Photo Credit: Benson Kua

IIM Bangalore’s recent decision to make student attendance in classrooms optional is raising a lot of questions. Are Indian students at the post graduate level mature enough to come to class without the whip of compulsory attendance? Will they use or misuse the freedom that they are being entrusted with? And can such deviation from the norm take place in only some of India’s most elitist institutions?

When the director of KJ Somaiya Institute of Management Studies and Research, Satish Ailawadi, was asked about IIM B’s latest move, he disapproved of it. With all due respect to the institute, I don’t think it is a wise decision, he said. Based on personal experience, it will not work in our cultural context, where the students are not mature enough at 21-22 to voluntarily attend classes. Unlike students in the US, they are still financially dependent on their parents for the course, so the intensity of the commitment is not there. He insisted that when Indian students take the responsibility of paying for their own education, that commitment will also come, but at this stage, he is unsure of the students’ commitment.

For other IIMs, it is not the question of maturity here since the students who come at the IIMs are not just freshers, but those with some years of work experience.
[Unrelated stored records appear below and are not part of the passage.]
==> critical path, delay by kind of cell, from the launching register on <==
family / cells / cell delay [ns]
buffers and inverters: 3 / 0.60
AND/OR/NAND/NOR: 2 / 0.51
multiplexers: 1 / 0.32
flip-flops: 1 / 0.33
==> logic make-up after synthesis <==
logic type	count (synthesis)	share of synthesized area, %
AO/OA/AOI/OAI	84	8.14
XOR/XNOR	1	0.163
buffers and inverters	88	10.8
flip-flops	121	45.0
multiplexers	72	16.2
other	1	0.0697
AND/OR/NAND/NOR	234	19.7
Nonetheless, according to Ananda Kutty, professor of consumer behaviour and Chairman PGP at IIM Kozhikode, making attendance optional is not a good idea. It is a system that we are trying to create that will become part of the academic life at the campus, he said. If you stand in a queue for a movie, it is not about maturity, it is about a system. We believe in processes that will make a system convenient to make it work, otherwise there will be anarchy.
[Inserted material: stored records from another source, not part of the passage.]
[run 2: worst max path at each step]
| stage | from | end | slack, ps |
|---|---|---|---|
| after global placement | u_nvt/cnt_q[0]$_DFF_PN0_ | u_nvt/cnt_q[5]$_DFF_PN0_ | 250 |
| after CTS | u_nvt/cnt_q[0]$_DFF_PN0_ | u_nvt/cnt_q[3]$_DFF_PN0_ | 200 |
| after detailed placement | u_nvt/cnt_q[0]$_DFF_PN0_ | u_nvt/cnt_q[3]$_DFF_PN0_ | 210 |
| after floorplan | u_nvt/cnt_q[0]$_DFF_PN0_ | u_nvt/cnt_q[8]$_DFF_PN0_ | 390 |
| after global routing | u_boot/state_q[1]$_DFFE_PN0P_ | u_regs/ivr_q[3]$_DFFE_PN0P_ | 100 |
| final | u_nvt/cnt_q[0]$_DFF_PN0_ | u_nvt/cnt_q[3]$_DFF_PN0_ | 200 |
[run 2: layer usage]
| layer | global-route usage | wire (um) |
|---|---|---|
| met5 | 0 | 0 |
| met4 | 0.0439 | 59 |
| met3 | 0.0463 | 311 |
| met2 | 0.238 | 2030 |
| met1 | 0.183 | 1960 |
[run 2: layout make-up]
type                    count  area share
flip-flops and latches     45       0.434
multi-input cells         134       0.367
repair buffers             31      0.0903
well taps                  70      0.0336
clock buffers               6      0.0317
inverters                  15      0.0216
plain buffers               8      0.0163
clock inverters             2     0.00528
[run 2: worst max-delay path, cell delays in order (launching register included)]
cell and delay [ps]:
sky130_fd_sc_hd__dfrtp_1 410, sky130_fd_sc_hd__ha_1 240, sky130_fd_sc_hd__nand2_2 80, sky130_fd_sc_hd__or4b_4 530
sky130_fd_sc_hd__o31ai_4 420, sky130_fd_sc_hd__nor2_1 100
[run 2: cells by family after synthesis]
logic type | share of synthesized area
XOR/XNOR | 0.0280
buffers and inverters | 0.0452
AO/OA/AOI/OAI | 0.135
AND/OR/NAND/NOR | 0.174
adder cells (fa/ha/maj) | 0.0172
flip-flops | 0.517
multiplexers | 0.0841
Some faculty think that the quality of education could also take a beating when classes become optional. XLRI Dean of Students, Prof P Ray’s take is that compulsory attendance is not about maintaining discipline in the class, it is about face-to-face interaction. It also applies more to core classes than the optional ones. For core courses a minimum attendance is required, otherwise how will the teacher be assured that the students know? he said. The idea behind compulsory attendance is to bring people together to interact with each other. As future corporate leaders, the students need, not only knowledge, but the skills to deal with people too.
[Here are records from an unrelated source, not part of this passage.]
**src/rtl/dmaf_pkg.sv**
```systemverilog
// Shared types for the DMA burst command fragmenter.
// Assumes nothing beyond a two-bit state encoding.
package dmaf_pkg;

    typedef enum logic [1:0] {
        ST_IDLE = 2'd0,
        ST_RUN  = 2'd1,
        ST_DONE = 2'd2
    } dmaf_state_e;

endpackage

```
**src/rtl/dmaf_chunk.sv**
```systemverilog
// Chunk sizer: picks the length of the next command as the smaller of the
// bytes left in the current run and the room up to the next burst boundary.
// Assumes BURST_BYTES is a power of two.
module dmaf_chunk #(
    parameter int BURST_BYTES = 64,
    parameter int REM_W       = 32,
    localparam int OFF_W      = $clog2(BURST_BYTES),
    localparam int LEN_W      = OFF_W + 1
) (
    input  logic [OFF_W-1:0] addr_off,
    input  logic [REM_W-1:0] remaining,
    output logic [LEN_W-1:0] len
);

    logic [LEN_W-1:0] room;

    // Room left before the next burst boundary.
    assign room = LEN_W'(BURST_BYTES) - LEN_W'(addr_off);

    // Clip the run remainder to the room.
    always_comb begin
        if (remaining < REM_W'(room)) begin
            len = LEN_W'(remaining);
        end else begin
            len = room;
        end
    end

endmodule

```
**src/rtl/dmaf_row_walker.sv**
```systemverilog
// Row walker: holds the current address, the bytes left in the current row
// run and the rows still to go. Advances by one chunk per command handshake
// and steps the row base by the pitch at the end of each row.
// Assumes load and fire are never high together.
module dmaf_row_walker #(
    parameter int ADDR_W = 32,
    parameter int CNT_W  = 16,
    parameter int LEN_W  = 7,
    localparam int REM_W = 2 * CNT_W
) (
    input  logic              clk,
    input  logic              rst_n,
    input  logic              load,
    input  logic [ADDR_W-1:0] ld_addr,
    input  logic [REM_W-1:0]  ld_row_len,
    input  logic [CNT_W-1:0]  ld_rows,
    input  logic [CNT_W-1:0]  ld_pitch,
    input  logic              fire,
    input  logic [LEN_W-1:0]  len,
    output logic [ADDR_W-1:0] cur_addr,
    output logic [REM_W-1:0]  remaining,
    output logic              last_cmd
);

    logic [ADDR_W-1:0] row_base;
    logic [REM_W-1:0]  row_len_q;
    logic [CNT_W-1:0]  rows_left;
    logic [CNT_W-1:0]  pitch_q;
    logic [ADDR_W-1:0] next_base;
    logic              row_end;

    // Start address of the following row.
    assign next_base = row_base + ADDR_W'(pitch_q);
    // This chunk closes the current row.
    assign row_end   = (remaining == REM_W'(len));
    // This chunk closes the whole request.
    assign last_cmd  = row_end && (rows_left == CNT_W'(1));

    // Load a new request, or advance by one chunk on each handshake.
    always_ff @(posedge clk) begin
        if (!rst_n) begin
            row_base  <= '0;
            cur_addr  <= '0;
            remaining <= '0;
            row_len_q <= '0;
            rows_left <= '0;
            pitch_q   <= '0;
        end else if (load) begin
            row_base  <= ld_addr;
            cur_addr  <= ld_addr;
            remaining <= ld_row_len;
            row_len_q <= ld_row_len;
            rows_left <= ld_rows;
            pitch_q   <= ld_pitch;
        end else if (fire) begin
            if (row_end) begin
                rows_left <= rows_left - CNT_W'(1);
                if (!last_cmd) begin
                    row_base  <= next_base;
                    cur_addr  <= next_base;
                    remaining <= row_len_q;
                end else begin
                    remaining <= '0;
                end
            end else begin
                cur_addr  <= cur_addr + ADDR_W'(len);
                remaining <= remaining - REM_W'(len);
            end
        end
    end

    // a handshake that does not close the request leaves bytes to send.
    p_more_after_mid_r5: assert property (@(posedge clk) disable iff (!rst_n)
        fire && !last_cmd |=> remaining != '0);

    // a new row starts exactly one pitch after the previous row start.
    p_row_step_r5: assert property (@(posedge clk) disable iff (!rst_n)
        fire && row_end && !last_cmd |=> cur_addr == $past(row_base) + ADDR_W'(pitch_q));

endmodule

```
**src/rtl/dmaf_pacer.sv**
```systemverilog
// Read pacer: after each handshake on the read side, holds off the next
// command for a programmed number of idle cycles. Cleared at each new
// request so that the first command is never delayed.
module dmaf_pacer #(
    parameter int RATE_W = 8
) (
    input  logic              clk,
    input  logic              rst_n,
    input  logic              clear,
    input  logic              fire,
    input  logic              enable,
    input  logic [RATE_W-1:0] gap,
    output logic              ok
);

    logic [RATE_W-1:0] wait_cnt;

    // The pacer permits a command only once the wait has run out.
    assign ok = (wait_cnt == '0);

    // Load the gap after a paced handshake, then count it down.
    always_ff @(posedge clk) begin
        if (!rst_n) begin
            wait_cnt <= '0;
        end else if (clear) begin
            wait_cnt <= '0;
        end else if (fire && enable) begin
            wait_cnt <= gap;
        end else if (wait_cnt != '0) begin
            wait_cnt <= wait_cnt - RATE_W'(1);
        end
    end

    // a paced handshake with a non-zero gap blocks the next cycle.
    p_hold_off_r6: assert property (@(posedge clk) disable iff (!rst_n)
        fire && enable && !clear && gap != '0 |=> !ok);

endmodule

```
**src/rtl/dma_cmd_slicer.sv**
```systemverilog
// DMA burst command fragmenter top level. Accepts one request at a time,
// merges adjacent rows into a single run when the pitch equals the row
// length, and issues burst-bounded commands with optional read pacing.
// Assumes BURST_BYTES is a power of two and fits in LEN_W bits.
module dma_cmd_slicer #(
    parameter int ADDR_W      = 32,
    parameter int CNT_W       = 16,
    parameter int BURST_BYTES = 64,
    parameter int RATE_W      = 8,
    localparam int OFF_W      = $clog2(BURST_BYTES),
    localparam int LEN_W      = OFF_W + 1,
    localparam int REM_W      = 2 * CNT_W
) (
    input  logic              clk,
    input  logic              rst_n,
    input  logic              req_valid,
    output logic              req_ready,
    input  logic [CNT_W-1:0]  req_row_bytes,
    input  logic [CNT_W-1:0]  req_rows,
    input  logic [CNT_W-1:0]  req_pitch,
    input  logic [ADDR_W-1:0] req_addr,
    input  logic              req_is_read,
    input  logic [RATE_W-1:0] req_gap,
    output logic              cmd_valid,
    input  logic              cmd_ready,
    output logic [ADDR_W-1:0] cmd_addr,
    output logic [LEN_W-1:0]  cmd_len,
    output logic              done
);

    import dmaf_pkg::*;

    dmaf_state_e       state;
    logic              rd_q;
    logic [RATE_W-1:0] gap_q;
    logic              start;
    logic              empty_req;
    logic              contig;
    logic              load;
    logic              cmd_fire;
    logic              pace_ok;
    logic              last_cmd;
    logic [REM_W-1:0]  ld_row_len;
    logic [CNT_W-1:0]  ld_rows;
    logic [REM_W-1:0]  remaining;

    // Handshake and request classification.
    assign req_ready = (state == ST_IDLE);
    assign start     = req_valid && req_ready;
    assign empty_req = (req_row_bytes == '0) || (req_rows == '0);
    assign contig    = (req_pitch == req_row_bytes);
    assign load      = start && !empty_req;
    assign cmd_valid = (state == ST_RUN) && pace_ok;
    assign cmd_fire  = cmd_valid && cmd_ready;
    assign done      = (state == ST_DONE);

    // Shape of the run: one merged row, or one run per row.
    assign ld_row_len = contig ? REM_W'(req_row_bytes) * REM_W'(req_rows)
                               : REM_W'(req_row_bytes);
    assign ld_rows    = contig ? CNT_W'(1) : req_rows;

    // Request sequencing: idle, issuing, completion pulse.
    always_ff @(posedge clk) begin
        if (!rst_n) begin
            state <= ST_IDLE;
        end else begin
            case (state)
                ST_IDLE: if (start) state <= empty_req ? ST_DONE : ST_RUN;
                ST_RUN:  if (cmd_fire && last_cmd) state <= ST_DONE;
                default: state <= ST_IDLE;
            endcase
        end
    end

    // Capture the side and the gap with the request.
    always_ff @(posedge clk) begin
        if (!rst_n) begin
            rd_q  <= 1'b0;
            gap_q <= '0;
        end else if (start) begin
            rd_q  <= req_is_read;
            gap_q <= req_gap;
        end
    end

    dmaf_row_walker #(
        .ADDR_W (ADDR_W),
        .CNT_W  (CNT_W),
        .LEN_W  (LEN_W)
    ) u_walk (
        .clk        (clk),
        .rst_n      (rst_n),
        .load       (load),
        .ld_addr    (req_addr),
        .ld_row_len (ld_row_len),
        .ld_rows    (ld_rows),
        .ld_pitch   (req_pitch),
        .fire       (cmd_fire),
        .len        (cmd_len),
        .cur_addr   (cmd_addr),
        .remaining  (remaining),
        .last_cmd   (last_cmd)
    );

    dmaf_chunk #(
        .BURST_BYTES (BURST_BYTES),
        .REM_W       (REM_W)
    ) u_chunk (
        .addr_off  (cmd_addr[OFF_W-1:0]),
        .remaining (remaining),
        .len       (cmd_len)
    );

    dmaf_pacer #(
        .RATE_W (RATE_W)
    ) u_pace (
        .clk    (clk),
        .rst_n  (rst_n),
        .clear  (start),
        .fire   (cmd_fire),
        .enable (rd_q),
        .gap    (gap_q),
        .ok     (pace_ok)
    );

    // command length stays within one burst and is never empty.
    p_len_bound_r2: assert property (@(posedge clk) disable iff (!rst_n)
        cmd_valid |-> cmd_len != '0 && cmd_len <= LEN_W'(BURST_BYTES));

    // no command crosses a burst-aligned boundary.
    p_no_cross_r2: assert property (@(posedge clk) disable iff (!rst_n)
        cmd_valid |-> ((LEN_W+1)'(cmd_addr[OFF_W-1:0]) + (LEN_W+1)'(cmd_len))
                      <= (LEN_W+1)'(BURST_BYTES));

    // write commands follow each other without idle cycles.
    p_write_b2b_r7: assert property (@(posedge clk) disable iff (!rst_n)
        cmd_fire && !rd_q && !last_cmd |=> cmd_valid);

    // a non-empty request presents its first command next cycle.
    p_first_next_r8: assert property (@(posedge clk) disable iff (!rst_n)
        start && !empty_req |=> cmd_valid);

    // an empty request completes next cycle with no command.
    p_empty_done_r9: assert property (@(posedge clk) disable iff (!rst_n)
        start && empty_req |=> done && !cmd_valid);

    // completion is a single-cycle pulse followed by idle.
    p_done_pulse_r10: assert property (@(posedge clk) disable iff (!rst_n)
        done |=> !done && req_ready);

    // nothing is issued while the block is idle.
    p_idle_quiet_r10: assert property (@(posedge clk) disable iff (!rst_n)
        req_ready |-> !cmd_valid && !done);

    // a stalled command holds its address and length.
    p_hold_r11: assert property (@(posedge clk) disable iff (!rst_n)
        cmd_valid && !cmd_ready |=> cmd_valid && $stable(cmd_addr) && $stable(cmd_len));

endmodule

```
**config.mk**
```make
export PLATFORM = sky130hd
export DESIGN_NAME = dma_cmd_slicer
export DESIGN_NICKNAME = d
export VERILOG_FILES = /design/src/rtl/dmaf_pkg.sv /design/src/rtl/dmaf_chunk.sv /design/src/rtl/dmaf_row_walker.sv /design/src/rtl/dmaf_pacer.sv /design/src/rtl/dma_cmd_slicer.sv
export SDC_FILE = /design/constraint.sdc
export NUM_CORES = 1
export LEC_CHECK = 0
export BUFFER_PORTS_ARGS = -buffer_cell sky130_fd_sc_hd__buf_2
export CORE_ASPECT_RATIO = 0.75
export CORE_UTILIZATION = 41
export CTS_CLUSTER_DIAMETER = 80
export DETAILED_ROUTE_END_ITERATION = 8
export PLACE_DENSITY = 0.69
export SYNTH_ARGS = -nofsm -noshare
export SYNTH_HDL_FRONTEND = slang
export SYNTH_HIERARCHICAL = 1
export SYNTH_SLANG_ARGS = --single-unit
```
**constraint.sdc**
```tcl
create_clock -name clk -period 13.6 [get_ports clk]
set_input_delay 2.72 -clock clk [delete_from_list [all_inputs] [get_ports clk]]
set_output_delay 2.72 -clock clk [all_outputs]
set_load 0.01 [all_outputs]
```
After elaboration in Yosys (flattened, before gate mapping)
Cells that the tools add are included.

storage, ports and cells
  bits in registers = 179
  input bits = 93
  output and inout port bits = 42
  word-level logic and storage cells = 73

operators by class
  $add $sub $neg = 6
  $mul = 1
  order comparisons = 1
  equality and inequality tests = 9
  mux-type cells = 23
  bitwise gates (word level) = 1
  reduce and logical (&&, ||, !) cells = 22

operators with widths
  cell                   count
  $mux 32                12
  $mux 16                4
  $add 32x16->32         1
  $add 32x7->32          1
  $eq 32x7->1            1
  $logic_not 16->1       2
  $lt 32x7->1            1
  $mul 16x16->32         1
  $sub 32x7->32          1
  $eq 16x1->1 const B    1
  $eq 16x16->1           1
  $mux 8                 2
  $sub 16x1->16 const B  1
  $logic_not 8->1        1
  $reduce_bool 8->1      1
  $sub 8x1->8 const B    1
  $logic_and 1x1->1      7
  $mux 7                 1
  $sub 7x6->7 const A    1
  $mux 2                 3
  $reduce_and 2->1       3
  $reduce_bool 2->1      3
  $ne 2x1->1 const B     2
  $pmux 2 s2             1
  10 further kinds       10

Longest topological paths before layout
  depth after elaboration = 9
  mapped depth = 27
  mapped depth without buffers = 25

Modules after synthesis
The synthesis kept the hierarchy.

modules (own cells, without submodules)
  module           instances  cells each  area each (um2)  seq. area each (um2)
  dmaf_row_walker  1          1258        9867.0           3203.1
  dma_cmd_slicer   1          1167        9706.8           220.2
  dmaf_pacer       1          51          434.2            160.2
  dmaf_chunk       1          49          380.4            0.0

Worst setup path after synthesis
OpenSTA, ideal clock, no wires.

  kind = in2reg
  start = input port req_row_bytes[10]
  end = register u_walk.remaining[24]
  library setup time = 122 ps
  arrival time = 8286 ps
  required time = 13478 ps
  setup slack = 5192 ps
  stages on the path = 24
  buffers on the path = 2
  cells stage by stage = clkbuf_1 -> clkbuf_1 -> nand2_1 -> fa_1 -> fa_1 -> fa_1 -> inv_1 -> fa_1 -> fa_1 -> inv_1 -> fa_1 -> inv_1 -> ha_1 -> a21oi_1 -> o21bai_1 -> a221oi_1 -> a2111oi_2 -> nor2_1 -> xor2_1 -> nor2_1 -> nand2_1 -> nand2_1 -> a21oi_1 -> a31oi_1

between the ends
  elaborated cells between the ends (all ways) = 9
  those cells by class = mul (1); eq/ne (1); mux (2); reduce/logical (5)

RTL lines
  item                                            line                                        RTL
  from (decl)                                     dma_cmd_slicer.sv:18                        input logic [CNT_W-1:0] req_row_bytes,
  $mul 16x16->32 or $eq 16x16->1 (tied branches)  dma_cmd_slicer.sv:58, dma_cmd_slicer.sv:51
  $mux 32 *                                       dma_cmd_slicer.sv:58                        assign ld_row_len = contig ? REM_W'(req_row_bytes) * REM_W'(req_rows)
  via ld_row_len[24]                              dma_cmd_slicer.sv:43                        logic [REM_W-1:0] ld_row_len;
  $mux 32 *                                       dmaf_row_walker.sv:48                       end else if (load) begin
  to (signal assigned)                            dmaf_row_walker.sv:51                       remaining <= ld_row_len;
  to (signal assigned)                            dmaf_row_walker.sv:61                       remaining <= row_len_q;
  to (signal assigned)                            dmaf_row_walker.sv:67                       remaining <= remaining - REM_W'(len);
  to (decl)                                       dmaf_row_walker.sv:21                       output logic [REM_W-1:0] remaining,

The timed path passes the listed nets; every way through them passes the cells marked *.
A chain may end at the register's enable or synchronous reset.

Worst setup path after layout
  start = input port req_row_bytes[5]
  end = register u_walk.remaining[24]

Same word-level chain as after synthesis.

==> results.txt <==
Critical Path, Cell by Cell: buf_2, and2_1, fa_1, inv_1, fa_1, fa_1, fa_1, inv_1, fa_1, inv_1, fa_1, inv_1, ha_1, nand2_1, o21ai_0, a221oi_1, a2111oi_2, nor2_1, xor2_1, nor2_1, nand2_1, nand2_1, a21oi_1, a31oi_1
RSZ-0062 raised after global routing: false
arrival time at the worst endpoint: 8.94 ns
drc violations: 0
Placement Rows: 70
vias in the first global route: 18300
FMAX: 117 MHz
commonest cells in the netlist: nand2_1 (318), inv_1 (269), fa_1 (197), dfxtp_1 (179), nor2_1 (170)
worst hold path type: reg2reg
Synth Instances: 2525
most numerous cell in the Yosys netlist: nand2_1
flops & latches, synth: 179
Vias/cell: 5.75
Final GP Congestion: 0.932
Ports: 135
critical path's slowest cell: fa_1
Die W: 259 µm
critical path class: in2reg
CP Buf/Inv Count: 5
Syn Nets: 2960
largest net degree at the start of global routing: 81
Clock Pin Slew Worst Setup and Hold Paths: 0.07 ns
Placement Setup Slack: 4.67 ns
die footprint: 0.0506 mm²
FF/Latch Area: 0.00358 mm²
Skew-Pair Late Insertion Delay: 0.45 ns
WL final: 61500 µm
GRT Overall Usage: 24.6%
initial antenna violation count: 2
antenna viol nets, final: 0
multi-input logic area: 0.0152 mm²
Power Dens Cells: 210 mW/mm²
Max stage delay on crit path: 0.56 ns
CTS H-tree lvls: 4
Seq/Total Area, Yosys: 17.6%
# diodes: 0
first-pass GRT wire length: 99100 µm
Lkg Pwr: 0.00963 µW
ys async rst share: 0%
Critical Path Fanout Max: 19
Final min period: 8.56 ns
Synth top area share: 19.3%
clk_skew: 0.0143 ns
Setup-failing EPs final: 0
worst vdd ir: 0.287 mV
setup_tns: 0 ns
worst-margin pin slew: 1.12 ns
Area Overhead vs Synth: 7.39%
layout cells sized above 1: 8.98%
Post CTS Setup Buffer Count: 0
post-CTS sizing: 0
die height: 195 µm
max-slew violations: 0
Crit. End Element: register
Netlist Area Pre-Place: 0.0204 mm²
clock sink count: 179
CP dominant cell by count: fa_1
CTS Buf Count: 17
largest cells by area after synthesis: fa_1 (19%), dfxtp_1 (18%), ha_1 (8.9%), nand2_1 (5.9%), inv_1 (5.0%)
outcome: complete, no violations
cts hold-fix bufs: 0
deepest clock path buffer count: 2
first drt pass iteration count: 6
final worst setup slack: 5.04 ns
fin nets: 2982
gr ovfl total: 0
Avg Cell Area, Syn: 8.07 µm²
kind of cell adding the most delay to the critical path: adder cells
max_slew headroom: 24.9%
Port Buffer Count: 134
FILL cells: 4883
CTS tree: built
Synth cell types: 83
Starting Density: 41.7%
Avg WL per Cell: 19.2 µm
Ys Warns: 6
DRT iter0 DRCs: 1939
Post-Layout Cell Count: 3208
Yosys top cell by area: fa_1
via count: 18500
hpwl dp: 46200 µm
Worst EP required: 13.98 ns
Clock Tree Root: clkbuf_16
number of flops mapped to enable cells by yosys: 0
crit start category: primary input
area of the core: 0.0489 mm²
Hold Violations, Final: 0
Synth Flop Type: dfxtp_1
max cap viols: 0
period utilisation layout: 62.9%
dpl cells: 3176
==> final timing paths <==
path,start,to,slack [ns],cells after the start
worst max-delay path,req_row_bytes[5],u_walk/remaining[24]$_SDFFE_PN0P_,5.04,24
worst min-delay path,gap_q[7]$_SDFFE_PN0P_,gap_q[7]$_SDFFE_PN0P_,0.47,2
worst max register to register,u_walk/cur_addr[0]$_SDFFE_PN0P_,u_walk/row_base[18]$_SDFFE_PN0P_,6.91,18
worst min register to register,gap_q[7]$_SDFFE_PN0P_,gap_q[7]$_SDFFE_PN0P_,0.47,2
==> flip-flops by register name, summed over array words and instances (netlist names) <==
| name | cells |
|---|---|
| rd_q | 1 |
| u_walk/row_base | 32 |
| u_walk/cur_addr | 32 |
| u_pace/wait_cnt | 8 |
| u_walk/row_len_q | 32 |
| u_walk/pitch_q | 16 |
| u_walk/rows_left | 16 |
| u_walk/remaining | 32 |
| state | 2 |
| gap_q | 8 |
==> metrics by stage <==
step / hold slack, ns / power, µW / cell area (µm²) / utilization [%]
after floorplan: 0.430 / 3310 / 20400 / -
after global placement: 0.445 / 4020 / 21300 / 43.7
after detailed placement: 0.451 / 4060 / 21300 / 43.7
after CTS: 0.460 / 4560 / 21900 / 44.8
after global routing: 0.480 / 5060 / 21900 / 44.8
final: 0.465 / 4600 / 21900 / 44.8
==> cell families (layout without fill, tap and decap cells) <==
family | count (synthesis) | count (layout) | synth area share (%)
xor+xnor | 126 | 126 | 5.41
compound gates | 483 | 483 | 15.1
simple gates | 908 | 908 | 22.0
fa+ha+maj | 342 | 342 | 28.2
flops | 179 | 179 | 17.6
mux | 69 | 69 | 3.53
buf+inv | 418 | 453 | 8.15
==> layout by cell type (no fill, tap or decap), types with 7 or more instances in the layout <==
| cell | count |
|---|---|
| a211oi_1 | 25 |
| a21boi_0 | 15 |
| a21o_1 | 17 |
| a21oi_1 | 160 |
| a221oi_1 | 8 |
| a22oi_1 | 8 |
| a31oi_1 | 28 |
| and2_1 | 126 |
| and3_1 | 20 |
| buf_2 | 134 |
| buf_4 | 14 |
| clkbuf_16 | 17 |
| dfxtp_1 | 179 |
| fa_1 | 197 |
| ha_1 | 145 |
| inv_1 | 269 |
| mux2_2 | 16 |
| mux2i_1 | 51 |
| nand2_1 | 318 |
| nand2b_1 | 13 |
| nand3_1 | 63 |
| nand3b_1 | 8 |
| nand4_1 | 33 |
| nor2_1 | 169 |
| nor2b_1 | 26 |
| nor3_1 | 46 |
| nor4_1 | 23 |
| o211ai_1 | 24 |
| o21a_1 | 16 |
| o21ai_0 | 93 |
| o21ai_1 | 7 |
| o21bai_1 | 11 |
| o221ai_1 | 8 |
| or3_1 | 18 |
| xnor2_1 | 81 |
| xor2_1 | 45 |
==> power by group <==
group	switching, µW	total [µW]	internal [µW]
Combinational	2140	3490	1350
Sequential	64.8	642	578
Clock	222	472	250
==> cell type report <==
type	instances	share of cell area [%]
Multi-Input combinational cell	1928	69.2
Sequential cell	179	16.4
Inverter	273	4.69
Tap cell	648	3.70
Timing Repair Buffer	148	3.54
Clock buffer	23	2.18
Clock inverter	9	0.326
==> worst register-to-register path: stages (launching register included) <==
cell and delay [ns]:
dfxtp_1 0.45, inv_1 0.12, ha_1 0.25, xor2_1 0.16, ha_1 0.33, a211oi_1 0.23, a21oi_1 0.09, a2111o_1 0.57
mux2i_1 0.47, inv_1 0.09, ha_1 0.38, nand4bb_1 0.21, or4_1 0.57, nor4_4 0.76, buf_4 0.42, nand3_1 0.75
nor3_1 0.45, xnor2_1 0.16, a21oi_1 0.08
If students’ voices are something to go by, they don’t seem to be ready to shoulder the responsibility of freedom that IIM B’s decision brings on them. In IIM Calcutta, where the rule is 75% compulsory attendance now, first year student Anil Narayanan believes that compulsory attendance makes sense for Indian students used to playing truant at the undergraduate level. I think there should be compulsory attendance otherwise the old mentality will continue and students will not attend classes, he said. Another student, Varun Sharma of IIFT (Indian Institute of Foreign Trade), is also wary of students coming right out of undergraduate college to show that kind of commitment. His institute is of course at the opposite end of the IIM B attendance spectrum. The registrar of the institute, Dr LD Mago, says that since the course is residential, the expectation of attendance is 100%, but they have increased the minimum required percentage from 75% to phenomenal 90% in the last five years.

Incidentally, Dr Prakash Apte, former director at IIM B, was not aware of the changes in the attendance for students, but supported the decision taken by the school anyway. It applies more to the core courses where many students already have an economics degree and so don’t want to learn the same thing in class again, he said. Apte also reiterated that the responsibility of getting students to class rests on the teachers abilities. The faculty should make the classes interesting and attendance should be left to students said Apte.

Is it that only the top rung colleges can afford to deviate from such rules? H’vovi Bhagwagar, a clinical psychologist who has worked with students, believes that the rule works only for some schools. IIMs decision is meant for a select group of students- IIM is a premier institute, students pay lakhs of rupees to attend their programmes and so the commitment is already there, she said. If this ‘voluntary attendance’ rule was enforced at some of undergraduate colleges, the rule would be misused thoroughly and the classes would be empty!